== AIM OF THE EXERCISE ==
Output must match the records, character for character.

== DATA FOR THE TASK ==
===== src/rtl/game_sequencer.sv =====
// Whack-a-mole game controller: idle, countdown, play and done phases.
// In: sec_tick, start_btn, button_db, rand_in. Out: led_out, score, time_left, disp_value, phase, game_over.
module game_sequencer #(
    parameter int COUNTDOWN_SEC = 5,
    parameter int GAME_SEC      = 30,
    parameter int N_MOLES       = 5
) (
    input  logic               clk,
    input  logic               reset,
    input  logic               sec_tick,
    input  logic               start_btn,
    input  logic [N_MOLES-1:0] button_db,
    input  logic [N_MOLES-1:0] rand_in,
    output logic [N_MOLES-1:0] led_out,
    output logic [7:0]         score,
    output logic [7:0]         time_left,
    output logic [7:0]         disp_value,
    output logic [1:0]         phase,
    output logic               game_over
);

    typedef enum logic [1:0] {
        IDLE      = 2'd0,
        COUNTDOWN = 2'd1,
        PLAY      = 2'd2,
        DONE      = 2'd3
    } state_t;

    localparam logic [7:0] CD_LEN   = 8'(COUNTDOWN_SEC);
    localparam logic [7:0] GAME_LEN = 8'(GAME_SEC);

    state_t             state;
    logic               start_prev;
    logic               start_press;
    logic [N_MOLES-1:0] btn_prev;
    logic [N_MOLES-1:0] btn_press;
    logic               hit;
    logic [7:0]         score_nxt;

    // Previous levels preset to ones so a button held through reset
    // is not seen as a press.
    always_ff @(posedge clk or negedge reset) begin
        if (!reset) begin
            start_prev  <= 1'b1;
            start_press <= 1'b0;
            btn_prev    <= '1;
            btn_press   <= '0;
        end else begin
            start_prev  <= start_btn;
            start_press <= start_btn & ~start_prev;
            btn_prev    <= button_db;
            btn_press   <= button_db & ~btn_prev;
        end
    end

    // Any number of simultaneous hits scores one point; saturate at 255.
    always_comb begin
        hit       = |(btn_press & led_out);
        score_nxt = score;
        if (hit && score != 8'hFF)
            score_nxt = score + 8'd1;
    end

    always_ff @(posedge clk or negedge reset) begin
        if (!reset) begin
            state      <= IDLE;
            led_out    <= '0;
            score      <= 8'd0;
            time_left  <= 8'd0;
            disp_value <= 8'd0;
        end else begin
            case (state)
                IDLE: begin
                    led_out    <= '0;
                    disp_value <= 8'd0;
                    if (start_press) begin
                        state      <= COUNTDOWN;
                        time_left  <= CD_LEN;
                        score      <= 8'd0;
                        disp_value <= CD_LEN;
                    end
                end
                COUNTDOWN: begin
                    led_out    <= '0;
                    disp_value <= time_left;
                    if (sec_tick) begin
                        if (time_left > 8'd1) begin
                            time_left  <= time_left - 8'd1;
                            disp_value <= time_left - 8'd1;
                        end else begin
                            state      <= PLAY;
                            time_left  <= GAME_LEN;
                            led_out    <= rand_in;
                            disp_value <= score;
                        end
                    end
                end
                PLAY: begin
                    // A hit coinciding with a tick is scored against the
                    // old pattern; the new pattern loads unmasked.
                    score      <= score_nxt;
                    disp_value <= score_nxt;
                    if (sec_tick) begin
                        if (time_left > 8'd1) begin
                            time_left <= time_left - 8'd1;
                            led_out   <= rand_in;
                        end else begin
                            state     <= DONE;
                            time_left <= 8'd0;
                            led_out   <= '0;
                        end
                    end else begin
                        led_out <= led_out & ~btn_press;
                    end
                end
                DONE: begin
                    led_out    <= '0;
                    disp_value <= score;
                    if (start_press) begin
                        state      <= COUNTDOWN;
                        time_left  <= CD_LEN;
                        score      <= 8'd0;
                        disp_value <= CD_LEN;
                    end
                end
                default: begin
                    state      <= IDLE;
                    led_out    <= '0;
                    score      <= 8'd0;
                    time_left  <= 8'd0;
                    disp_value <= 8'd0;
                end
            endcase
        end
    end

    assign phase     = state;
    assign game_over = (state == DONE);

endmodule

== TASK SOLUTION ==
===== src/rtl/game_sequencer.sv =====
// Whack-a-mole game controller: idle, countdown, play and done phases.
// In: sec_tick, start_btn, button_db, rand_in. Out: led_out, score, time_left, disp_value, phase, game_over.
module game_sequencer #(
    parameter int COUNTDOWN_SEC = 5,
    parameter int GAME_SEC      = 30,
    parameter int N_MOLES       = 5
) (
    input  logic               clk,
    input  logic               reset,
    input  logic               sec_tick,
    input  logic               start_btn,
    input  logic [N_MOLES-1:0] button_db,
    input  logic [N_MOLES-1:0] rand_in,
    output logic [N_MOLES-1:0] led_out,
    output logic [7:0]         score,
    output logic [7:0]         time_left,
    output logic [7:0]         disp_value,
    output logic [1:0]         phase,
    output logic               game_over
);

    typedef enum logic [1:0] {
        IDLE      = 2'd0,
        COUNTDOWN = 2'd1,
        PLAY      = 2'd2,
        DONE      = 2'd3
    } state_t;

    localparam logic [7:0] CD_LEN   = 8'(COUNTDOWN_SEC);
    localparam logic [7:0] GAME_LEN = 8'(GAME_SEC);

    state_t             state;
    logic               start_prev;
    logic               start_press;
    logic [N_MOLES-1:0] btn_prev;
    logic [N_MOLES-1:0] btn_press;
    logic               hit;
    logic [7:0]         score_nxt;

    // Previous levels preset to ones so a button held through reset
    // is not seen as a press.
    always_ff @(posedge clk or negedge reset) begin
        if (!reset) begin
            start_prev  <= 1'b1;
            start_press <= 1'b0;
            btn_prev    <= '1;
            btn_press   <= '0;
        end else begin
            start_prev  <= start_btn;
            start_press <= start_btn & ~start_prev;
            btn_prev    <= button_db;
            btn_press   <= button_db & ~btn_prev;
        end
    end

    // Any number of simultaneous hits scores one point; saturate at 255.
    always_comb begin
        hit       = |(btn_press & led_out);
        score_nxt = score;
        if (hit && score != 8'hFF)
            score_nxt = score + 8'd1;
    end

    always_ff @(posedge clk or negedge reset) begin
        if (!reset) begin
            state      <= IDLE;
            led_out    <= '0;
            score      <= 8'd0;
            time_left  <= 8'd0;
            disp_value <= 8'd0;
        end else begin
            case (state)
                IDLE: begin
                    led_out    <= '0;
                    disp_value <= 8'd0;
                    if (start_press) begin
                        state      <= COUNTDOWN;
                        time_left  <= CD_LEN;
                        score      <= 8'd0;
                        disp_value <= CD_LEN;
                    end
                end
                COUNTDOWN: begin
                    led_out    <= '0;
                    disp_value <= time_left;
                    if (sec_tick) begin
                        if (time_left > 8'd1) begin
                            time_left  <= time_left - 8'd1;
                            disp_value <= time_left - 8'd1;
                        end else begin
                            state      <= PLAY;
                            time_left  <= GAME_LEN;
                            led_out    <= rand_in;
                            disp_value <= score;
                        end
                    end
                end
                PLAY: begin
                    // A hit coinciding with a tick is scored against the
                    // old pattern; the new pattern loads unmasked.
                    score      <= score_nxt;
                    disp_value <= score_nxt;
                    if (sec_tick) begin
                        if (time_left > 8'd1) begin
                            time_left <= time_left - 8'd1;
                            led_out   <= rand_in;
                        end else begin
                            state     <= DONE;
                            time_left <= 8'd0;
                            led_out   <= '0;
                        end
                    end else begin
                        led_out <= led_out & ~btn_press;
                    end
                end
                DONE: begin
                    led_out    <= '0;
                    disp_value <= score;
                    if (start_press) begin
                        state      <= COUNTDOWN;
                        time_left  <= CD_LEN;
                        score      <= 8'd0;
                        disp_value <= CD_LEN;
                    end
                end
                default: begin
                    state      <= IDLE;
                    led_out    <= '0;
                    score      <= 8'd0;
                    time_left  <= 8'd0;
                    disp_value <= 8'd0;
                end
            endcase
        end
    end

    assign phase     = state;
    assign game_over = (state == DONE);

endmodule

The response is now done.